December 27, 2011
The idea that brokers should be held to a fiduciary standard when giving "personalized investment advice" is probably the most ludicrous idea I have ever heard. Why does Congress listen to the lobbyists of professional membership organizations such as the Financial Planning Coalition (CFP Board, NAPFA and the Financial Planning Association) with an absolute vested interest in promoting a raising of the bar to entry level professionals to the benefit of their members over free market capitalism and the right of the consumer to decide the type of relationship they choose?
Why is the idea ludicrous? Simply because a series 6 or 7 registered representative should NOT BE GIVING personalized investment advice in the first place. That i the job of the "fiduciary registered investment adviser" (Read the title carefully)
It was the SEC that originally promoted AND defended the blurring of a very bright line separating investment advice from retail transactions when they introduced the Merrill Rule (as it was known) Ironically it was the Financial Planning Association that sued to have this rule rescinded, which it was, then they went ahead and joined a coalition to make brokers engaging in one-time retail transactions fiduciaries. It's just plain daft
First, show me where these registered representatives get their training and education to be providing "personalized investment advice" because I maintained a series 6, 7 and 24 registration with FINRA for years and can assure you, the training is nowhere near adequate to provide even basic investment advice,let alone "personalized investment advice" Series 6 and 7 is barely adequate training for a salesperson to get a foot in the door and relies heavily on the broker/dealer's training program to teach transactional sales techniques. Frankly, the series 65 doesn't provide any training that would qualify anyone to give "personalized investment advice" either. The difference is, one is still a fiduciary under the law and people who do register as investment advisers tend to take this very seriously and get additional training that DOES qualify them.
Let's be honest, the series 6,7,24 and 65 all provide extensive information and testing regarding securities regulations, not the giving of investment advice or financial planning. The only difference, the 65 registrant takes their training more seriously because of a fiduciary obligation. If you want the consumer to have NO choice between fiduciary advice and transactional sales advice, then do the right and proper thing... Eliminate the series 6 and 7 altogether. Believe me, if you try to make a salesman a fiduciary the lines for the 65 examination will be out the door and no one will be selling for a small commission any more, they'll all be on the fee bandwagon and why not? Who wants ongoing fiduciary liability for a quick sale on commission to a retail customer.

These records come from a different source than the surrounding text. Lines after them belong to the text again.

## src/rtl/battery_hud_ctrl.sv

```systemverilog
// Battery HUD sprite controller: frame-synchronous energy level, sprite selection,
// empty-state blink and sprite-ROM addressing aligned with the ROM's one-cycle latency.
module battery_hud_ctrl #(
    parameter int SPR_W        = 62,
    parameter int SPR_H        = 22,
    parameter int POS_X        = 560,
    parameter int POS_Y        = 8,
    parameter int LEVEL_MAX    = 15,
    parameter int BLINK_FRAMES = 30
) (
    input  logic        vga_clk,
    input  logic        reset,
    input  logic [9:0]  DrawX,
    input  logic [9:0]  DrawY,
    input  logic        blank,
    input  logic        energy_dec,
    input  logic        energy_refill,
    output logic [10:0] rom_address,
    output logic [1:0]  rom_sel,
    output logic        sprite_on,
    output logic [3:0]  energy,
    output logic        empty
);

    localparam logic [9:0]  X_LO  = 10'(POS_X);
    localparam logic [9:0]  X_HI  = 10'(POS_X + SPR_W - 1);
    localparam logic [9:0]  Y_LO  = 10'(POS_Y);
    localparam logic [9:0]  Y_HI  = 10'(POS_Y + SPR_H - 1);
    localparam logic [10:0] W11   = 11'(SPR_W);
    localparam logic [3:0]  LMAX  = 4'(LEVEL_MAX);
    localparam int          BW    = $clog2(BLINK_FRAMES + 1);
    localparam logic [BW-1:0] BLAST = BW'(BLINK_FRAMES - 1);

    typedef enum logic [1:0] {
        ACTIVE,
        EMPTY_SHOW,
        EMPTY_HIDE
    } state_t;

    state_t        state, state_next;
    logic [BW-1:0] blink_cnt, blink_next;
    logic [3:0]    pending_dec;
    logic          pending_ref;
    logic          origin_q;
    logic          at_origin;
    logic          frame_tick;
    logic          in_win;
    logic [10:0]   dx, dy;
    logic [3:0]    energy_applied;
    logic [1:0]    level_sel;

    assign in_win = (DrawX >= X_LO) && (DrawX <= X_HI) &&
                    (DrawY >= Y_LO) && (DrawY <= Y_HI);

    always_comb begin
        dx          = {1'b0, DrawX - X_LO};
        dy          = {1'b0, DrawY - Y_LO};
        rom_address = '0;
        if (in_win)
            rom_address = dx + dy * W11;
    end

    // origin_q resets high so a reset released at (0,0) does not fire a tick
    assign at_origin  = (DrawX == '0) && (DrawY == '0);
    assign frame_tick = at_origin && !origin_q;

    always_comb begin
        energy_applied = '0;
        if (pending_ref)
            energy_applied = LMAX;
        else if (energy > pending_dec)
            energy_applied = energy - pending_dec;
    end

    always_ff @(posedge vga_clk) begin
        if (reset) begin
            origin_q    <= 1'b1;
            pending_dec <= '0;
            pending_ref <= 1'b0;
            energy      <= LMAX;
        end else begin
            origin_q <= at_origin;
            if (frame_tick) begin
                // events coinciding with the tick belong to the next frame
                pending_dec <= energy_dec ? 4'd1 : 4'd0;
                pending_ref <= energy_refill;
                energy      <= energy_applied;
            end else begin
                if (energy_dec && pending_dec != LMAX)
                    pending_dec <= pending_dec + 4'd1;
                if (energy_refill)
                    pending_ref <= 1'b1;
            end
        end
    end

    always_comb begin
        state_next = state;
        blink_next = blink_cnt;
        if (frame_tick) begin
            case (state)
                ACTIVE: begin
                    blink_next = '0;
                    if (energy_applied == '0)
                        state_next = EMPTY_SHOW;
                end
                EMPTY_SHOW, EMPTY_HIDE: begin
                    if (energy_applied != '0) begin
                        state_next = ACTIVE;
                        blink_next = '0;
                    end else if (blink_cnt == BLAST) begin
                        state_next = (state == EMPTY_SHOW) ? EMPTY_HIDE : EMPTY_SHOW;
                        blink_next = '0;
                    end else begin
                        blink_next = blink_cnt + 1'b1;
                    end
                end
                default: begin
                    state_next = ACTIVE;
                    blink_next = '0;
                end
            endcase
        end
    end

    always_ff @(posedge vga_clk) begin
        if (reset) begin
            state     <= ACTIVE;
            blink_cnt <= '0;
        end else begin
            state     <= state_next;
            blink_cnt <= blink_next;
        end
    end

    always_comb begin
        level_sel = 2'd3;
        if (energy >= 4'd10)
            level_sel = 2'd0;
        else if (energy >= 4'd5)
            level_sel = 2'd1;
        else if (energy >= 4'd1)
            level_sel = 2'd2;
    end

    always_ff @(posedge vga_clk) begin
        if (reset) begin
            sprite_on <= 1'b0;
            rom_sel   <= 2'd0;
        end else begin
            sprite_on <= in_win && blank && (state != EMPTY_HIDE);
            rom_sel   <= level_sel;
        end
    end

    assign empty = (energy == '0);

endmodule
```

## config.mk

```make
export PLATFORM = sky130hd
export DESIGN_NAME = battery_hud_ctrl
export DESIGN_NICKNAME = d
export VERILOG_FILES = /design/src/rtl/battery_hud_ctrl.sv
export SDC_FILE = /design/constraint.sdc
export NUM_CORES = 1
export LEC_CHECK = 0
export CAP_MARGIN = 20
export CORE_ASPECT_RATIO = 1.2
export CORE_UTILIZATION = 49
export DETAILED_ROUTE_END_ITERATION = 10
export PLACE_DENSITY = 0.78
export SYNTH_ARGS = -nofsm -noshare
export SYNTH_HDL_FRONTEND = slang
export SYNTH_SLANG_ARGS = --single-unit
```

## constraint.sdc

```tcl
create_clock -name vga_clk -period 5.2 [get_ports vga_clk]
set_input_delay 0.78 -clock vga_clk [delete_from_list [all_inputs] [get_ports vga_clk]]
set_output_delay 0.78 -clock vga_clk [all_outputs]
set_load 0.03 [all_outputs]
```

==> summary.md <==
| Metric | Value |
|---|---|
| DR pass1 iterations | 4 |
| Number of setup violations in the final report | 3 |
| Ys async rst share | 0% |
| Final Slew Violations | 0 |
| Arr. time, crit path | 4.58 ns |
| Number of I/O port buffers | 43 |
| Die area | 5570 µm² |
| Clock Latency Late Sink | 0.27 ns |
| Num CTS Buffers | 3 |
| Delay-heaviest family, CP | adder cells |
| Vias in the first global route | 2424 |
| 1st-iter DRT viols | 98 |
| Fin crit share | 103% |
| Outcome | finished with violations |
| Slowest-stage cell, CP | fa_1 |
| Failing checks | negative setup slack |
| Largest stage delay on the critical path | 0.55 ns |
| Max cap viols | 0 |
| Synth Instances | 310 |
| Reg-to-reg critical path startpoint | pending_dec[0] |
| Final ANT Viol Nets | 0 |
| Layout cells sized above 1 | 25.4% |
| GRT met2 Usage | 48.9% |
| Fmax achieved | 187 MHz |
| Overall die width | 68.3 µm |
| Yosys reg bits | 20 |
| Post-Synth Adder-Cell Area | 29.8% |
| Met1 usage | 25.7% |
| R2R setup slack | 2.53 ns |
| Fin Clk Skew | 0.00723 ns |
| Pre-CTS setup slack | -0.643 ns |
| GRT Resource Usage Total | 24.4% |
| Setup Crit Path Kind | in2out |
| CP most frequent cell | fa_1 |
| R2R cell count | 10 |
| Clock slew seen by the registers of the worst setup and hold paths | 0.07 ns |
| Synth Area in Compound Gates | 13.6% |
| Worst setup path endpoint | rom_address[10] |
| DR WL/cell | 14.0 µm |
| DRC | 0 |
| Via count | 2470 |
| Tot Pwr | 1.56 mW |
| Reg area | 400 µm² |
| Worst-margin pin slew | 0.802 ns |
| Worst EP required | 4.42 ns |
| Overflow after GRT | 0 |
| Worst setup path start | DrawY[1] |
| Largest net degree at the start of global routing | 17 |
| Reg2reg end | blink_cnt[1] |
| # clock sinks | 20 |
| Area fraction of the dominant cell type after synthesis | 17.4% |
| CP max FO | 3 |
| Final wirelength | 6.47 mm |
| Worst setup EP type | output port |
| Avg Inst Size Synth | 8.33 µm² |
| CP Cell Sequence | buf_8 > fa_1 > inv_1 > fa_1 > inv_2 > fa_1 > ha_4 > a21o_1 > a21oi_4 > o21bai_1 > a21oi_2 > xnor2_1 > ha_1 > nand2_1 > o31ai_2 > xnor2_1 > nor2_2 > buf_6 |
| Post-Syn Nets | 387 |
| Unique cell type count in the Yosys netlist | 49 |
| DP HPWL | 4.98 mm |
| Slew HR | 46.1% |
| Max Root-Sink Buffers | 2 |
| Maximum VDD drop | 643 µV |
| Crit path time final | 5.36 ns |
| Antenna violations before repair | 0 |
| Register area share after synthesis | 15.5% |
| Area of the multi-input gates | 2180 µm² |
| Row count | 28 |
| RSZ-0062 raised after global routing | yes |
| Core box area | 5010 µm² |
| Post-synthesis mux area share | 0.824% |
| Setup ws final | -0.159 ns |
| Largest family of logic cells by synthesized area | adder cells |
| Synth Area in XOR/XNOR | 12.4% |
| Routed vias/inst | 5.36 |
| Ranking of synthesized cells by area | ha_1 (17%), dfxtp_1 (16%), fa_1 (12%) |
| Hold Vio Cnt, Final | 0 |
| Chip height | 81.5 µm |
| Busiest grt layer | met2 |
| EDFF count, synth | 0 |
| Synth warn | 0 |
| M3 GR Usage | 1.39% |
| Power per cell area | 422 nW/µm² |
| Final Cell Area | 3690 µm² |
| H-tree depth | 1 |
| N_diodes | 0 |
| Initial Util | 51.5% |
| CTS Hold Buffers Added | 0 |
| Startpoint types | input pin |
| Fin util | 73.6% |
| Worst path bufs/invs | 4 |
| Simple logic cell fraction of the synthesized area | 20.4% |
| Fill cells | 368 |
| GP Congestion | 0.880 |
| Most common cell in the netlist | inv_1 |
| Post-layout net count | 479 |
| Synth cell count leaders | inv_1 (44), ha_1 (36), nor2_1 (34), a21oi_1 (26), xnor2_1 (26) |
| Global-route wire length before repair | 10.2 mm |
| CTS tree | yes |
| Lkg Pwr | 1.67 nW |
| Area post-placement | 3410 µm² |
| Min-Delay Path Class | reg2reg |
| Clk root buf | clkbuf_8 |
| Synth Flop Type | dfxtp_1 |
| Io pins | 44 |
| Synth Cell Area | 2580 µm² |
| Critical path depth | 18 |
| Synth area leader | ha_1 |
| Synth-to-layout area growth | 42.8% |
## worst min path at each step
| stage | from | end | slack, ns | cells after the start |
|---|---|---|---|---|
| detailed placement | blink_cnt[4] | blink_cnt[4] | 0.51 | 2 |
| global placement | blink_cnt[4] | blink_cnt[4] | 0.50 | 2 |
| CTS | blink_cnt[4] | blink_cnt[4] | 0.53 | 2 |
| global route | blink_cnt[4] | blink_cnt[4] | 0.56 | 2 |
| finish | blink_cnt[4] | blink_cnt[4] | 0.52 | 2 |
| floorplan | blink_cnt[4] | blink_cnt[4] | 0.48 | 2 |
## routing by layer
metal	share of wire, %	up-vias
met1	41	1189
met4	1.7	0
met5	0	-
met2	56	39
met3	1.6	9
li1	-	1233
## through the flow
step	hold slack [ns]	std cells	setup TNS, ns
6_report	0.524	461	-0.270
5_1_grt	0.565	461	-0.638
4_1_cts	0.530	459	-0.247
3_5_place_dp	0.508	447	-1.90
3_3_place_gp	0.504	447	-1.54
2_1_floorplan	0.479	310	0
## tightest hold or removal path, stage by stage, from the launching register on
cell and delay, ns:
dfxtp_1 0.35, xor2_1 0.07, nor2_1 0.07
## area by class of cell
cell class	instances	share of cell area, %
Inverter	44	4.48
Timing Repair Buffer	92	21.9
Clock buffer	4	1.49
Sequential cell	20	10.9
Multi-Input combinational cell	241	59.2
Tap cell	60	2.04
## report_power, final
| part | switching [mW] | internal [mW] |
|---|---|---|
| combinational | 0.587 | 0.687 |
| clock | 0.0568 | 0.0677 |
| sequential | 0.00360 | 0.155 |
## registers in the layout (all words and copies together) (netlist names)
name,flops
state,2
pending_ref,1
origin_q,1
blink_cnt,5
rom_sel,2
sprite_on,1
pending_dec,4
energy,4
## placed cells by master (no fill, tap or decap), types with 3 or more instances in the layout
cell             count
a21o_1               6
ha_1                31
xnor2_2              4
buf_4               48
nor2b_1              3
nand4_1              7
nor2_1              31
dfxtp_1             20
ha_4                 5
nor3_1               9
inv_2                4
buf_6                9
xnor2_1             21
fa_1                16
nand2b_1             3
inv_1               40
a21oi_2              4
clkdlybuf4s50_1     30
and3_1               4
xor2_1               8
a21oi_1             20
nand3_1              6
o21ai_0              5
nor2_2               3
clkbuf_8             4
nand2_1              6
## logic make-up after synthesis
kind of cell    count (synthesis)
simple gates                   95
compound gates                 57
fa+ha+maj                      52
buf+inv                        49
xor+xnor                       35
flops                          20
mux                             2
## repair_timing
action	in CTS	in global routing
endpoints found under the setup margin	6	4
buffers inserted	8	3
resized for setup	45	17
hold endpoints to repair	0	0
pin swaps	25	24
Power figures use the tool's default switching activity.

Conversely, who wants to be confused about exactly what kind of relationship they are actually having with an adviser/broker. The terms should not be interchangeable, but are thanks to total lack of enforcement and Chutzpah on the part of many broker dealers. IT IS TIME TO REDRAW THE BRIGHT LINE between "transaction" and "personalized advice" and make it clear that a series 6 and 7 should NOT be giving personalized investment advice, because this was NEVER the intent of the registration After all, if it was the intent that everyone give personalized advice, there would have been NO NEED for a 6 and 7 registration in the first place.

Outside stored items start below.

File: src/rtl/tick_generator.sv
// rtl/tick_generator.sv - once-per-second tick plus debounced minutes/hours set pulses
// Buttons are synchronized and debounced; a three-state FSM selects time-keeping or set mode.
module tick_generator #(
  parameter int CLK_FREQ        = 32768,
  parameter int FAST_SET_HZ     = 8,
  parameter int DEBOUNCE_CYCLES = 64
) (
  input  logic clk,
  input  logic reset_n,
  input  logic ena,
  input  logic btn_minutes,
  input  logic btn_hours,
  input  logic btn_fast,
  output logic sec_en,
  output logic min_set_en,
  output logic hr_set_en,
  output logic set_active
);

  localparam int FAST_DIV = CLK_FREQ / FAST_SET_HZ;
  localparam int CNT_W    = $clog2(CLK_FREQ);
  localparam int DB_W     = (DEBOUNCE_CYCLES > 1) ? $clog2(DEBOUNCE_CYCLES) : 1;

  localparam logic [CNT_W-1:0] SEC_LAST  = CNT_W'(CLK_FREQ - 1);
  localparam logic [CNT_W-1:0] FAST_LAST = CNT_W'(FAST_DIV - 1);
  localparam logic [DB_W-1:0]  DB_LAST   = DB_W'(DEBOUNCE_CYCLES - 1);

  typedef enum logic [1:0] {
    IDLE    = 2'd0,
    SET_MIN = 2'd1,
    SET_HR  = 2'd2
  } state_t;

  state_t state, next_state;

  logic [2:0]      btn_raw, sync_1, sync_2, db;
  logic [DB_W-1:0] db_cnt [3];
  logic            dm, dh, df, df_q;
  logic [CNT_W-1:0] sec_cnt, set_cnt, set_last;
  logic            set_tick;

  assign btn_raw  = {btn_fast, btn_hours, btn_minutes};
  assign dm       = db[0];
  assign dh       = db[1];
  assign df       = db[2];
  assign set_last = df ? FAST_LAST : SEC_LAST;

  // Two-flop synchronizer feeding a run-length debouncer per button.
  always_ff @(posedge clk or negedge reset_n) begin
    if (!reset_n) begin
      sync_1 <= '0;
      sync_2 <= '0;
      db     <= '0;
      for (int i = 0; i < 3; i++) begin
        db_cnt[i] <= '0;
      end
    end else begin
      sync_1 <= btn_raw;
      sync_2 <= sync_1;
      for (int i = 0; i < 3; i++) begin
        if (sync_2[i] == db[i]) begin
          db_cnt[i] <= '0;
        end else if (db_cnt[i] == DB_LAST) begin
          db[i]     <= sync_2[i];
          db_cnt[i] <= '0;
        end else begin
          db_cnt[i] <= db_cnt[i] + DB_W'(1);
        end
      end
    end
  end

  always_ff @(posedge clk or negedge reset_n) begin
    if (!reset_n) begin
      state <= IDLE;
    end else begin
      state <= next_state;
    end
  end

  // Hours always win over minutes, including when both change together in SET_MIN.
  always_comb begin
    next_state = state;
    unique case (state)
      IDLE: begin
        if (dh)      next_state = SET_HR;
        else if (dm) next_state = SET_MIN;
      end
      SET_MIN: begin
        if (dh)       next_state = SET_HR;
        else if (!dm) next_state = IDLE;
      end
      SET_HR: begin
        if (!dh) next_state = IDLE;
      end
      default: next_state = IDLE;
    endcase
  end

  always_comb begin
    set_active = (state != IDLE);
    min_set_en = set_tick && (state == SET_MIN);
    hr_set_en  = set_tick && (state == SET_HR);
  end

  // Counting only while staying in IDLE keeps sec_en out of the first set cycle
  // and makes the first tick after a set land a full second later.
  always_ff @(posedge clk or negedge reset_n) begin
    if (!reset_n) begin
      sec_cnt <= '0;
      sec_en  <= 1'b0;
    end else if (state != IDLE || next_state != IDLE) begin
      sec_cnt <= '0;
      sec_en  <= 1'b0;
    end else if (ena) begin
      if (sec_cnt == SEC_LAST) begin
        sec_cnt <= '0;
        sec_en  <= 1'b1;
      end else begin
        sec_cnt <= sec_cnt + CNT_W'(1);
        sec_en  <= 1'b0;
      end
    end else begin
      sec_en <= 1'b0;
    end
  end

  // set_tick is registered against the next state so the entry pulse lands in the first set cycle.
  always_ff @(posedge clk or negedge reset_n) begin
    if (!reset_n) begin
      set_cnt  <= '0;
      set_tick <= 1'b0;
      df_q     <= 1'b0;
    end else begin
      df_q <= df;
      if (next_state == IDLE) begin
        set_cnt  <= '0;
        set_tick <= 1'b0;
      end else if (next_state != state) begin
        set_cnt  <= '0;
        set_tick <= 1'b1;
      end else if (df != df_q) begin
        set_cnt  <= '0;
        set_tick <= 1'b0;
      end else if (set_cnt == set_last) begin
        set_cnt  <= '0;
        set_tick <= 1'b1;
      end else begin
        set_cnt  <= set_cnt + CNT_W'(1);
        set_tick <= 1'b0;
      end
    end
  end

endmodule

On a related topic, I also question why the SEC and States have given anyone with a CFP® Certification a pass on the securities exam series 65. This makes no sense either because, while CFP® Certificants may be equipped to offer investment advice and financial planning, they do not receive ANY training on State or federal securities laws. If you want to know why people shouldn't get a pass on securities regulatory exams, ask Jon Corzine. He got a pass and now shrugs his shoulders when asked where the violations occurred.
Finally, you CANNOT for a myriad of reasons address this issue of fiduciary liability for brokers without also addressing the regulation of the business of insurance issue at the federal level. This comment will become clearer by reading the attached report that I submitted to the office of the U.S. Dept. of the Treasury recently on this topic. Rather than reproduce the report, I am attaching it hereto and it should be considered a part of this submission. The points made in my attached report are salient and timely because insurance agents are competing for the same dollars as registered representatives and investment advisers using the same titles (CFP, CLU, ChFC, financial planner etc etc.) but with a completely different set of rules and NO fiduciary liability whatsoever.
If you are going to fix the securities industry it CANNOT and MUST NOT be done without also addressing the business of insurance at the federal level.
Kindly note in closing, I surrendered my FINRA registrations and am a fiduciary investment adviser only. This regulation does not affect me personally so I do not have a vested interest in the outcome.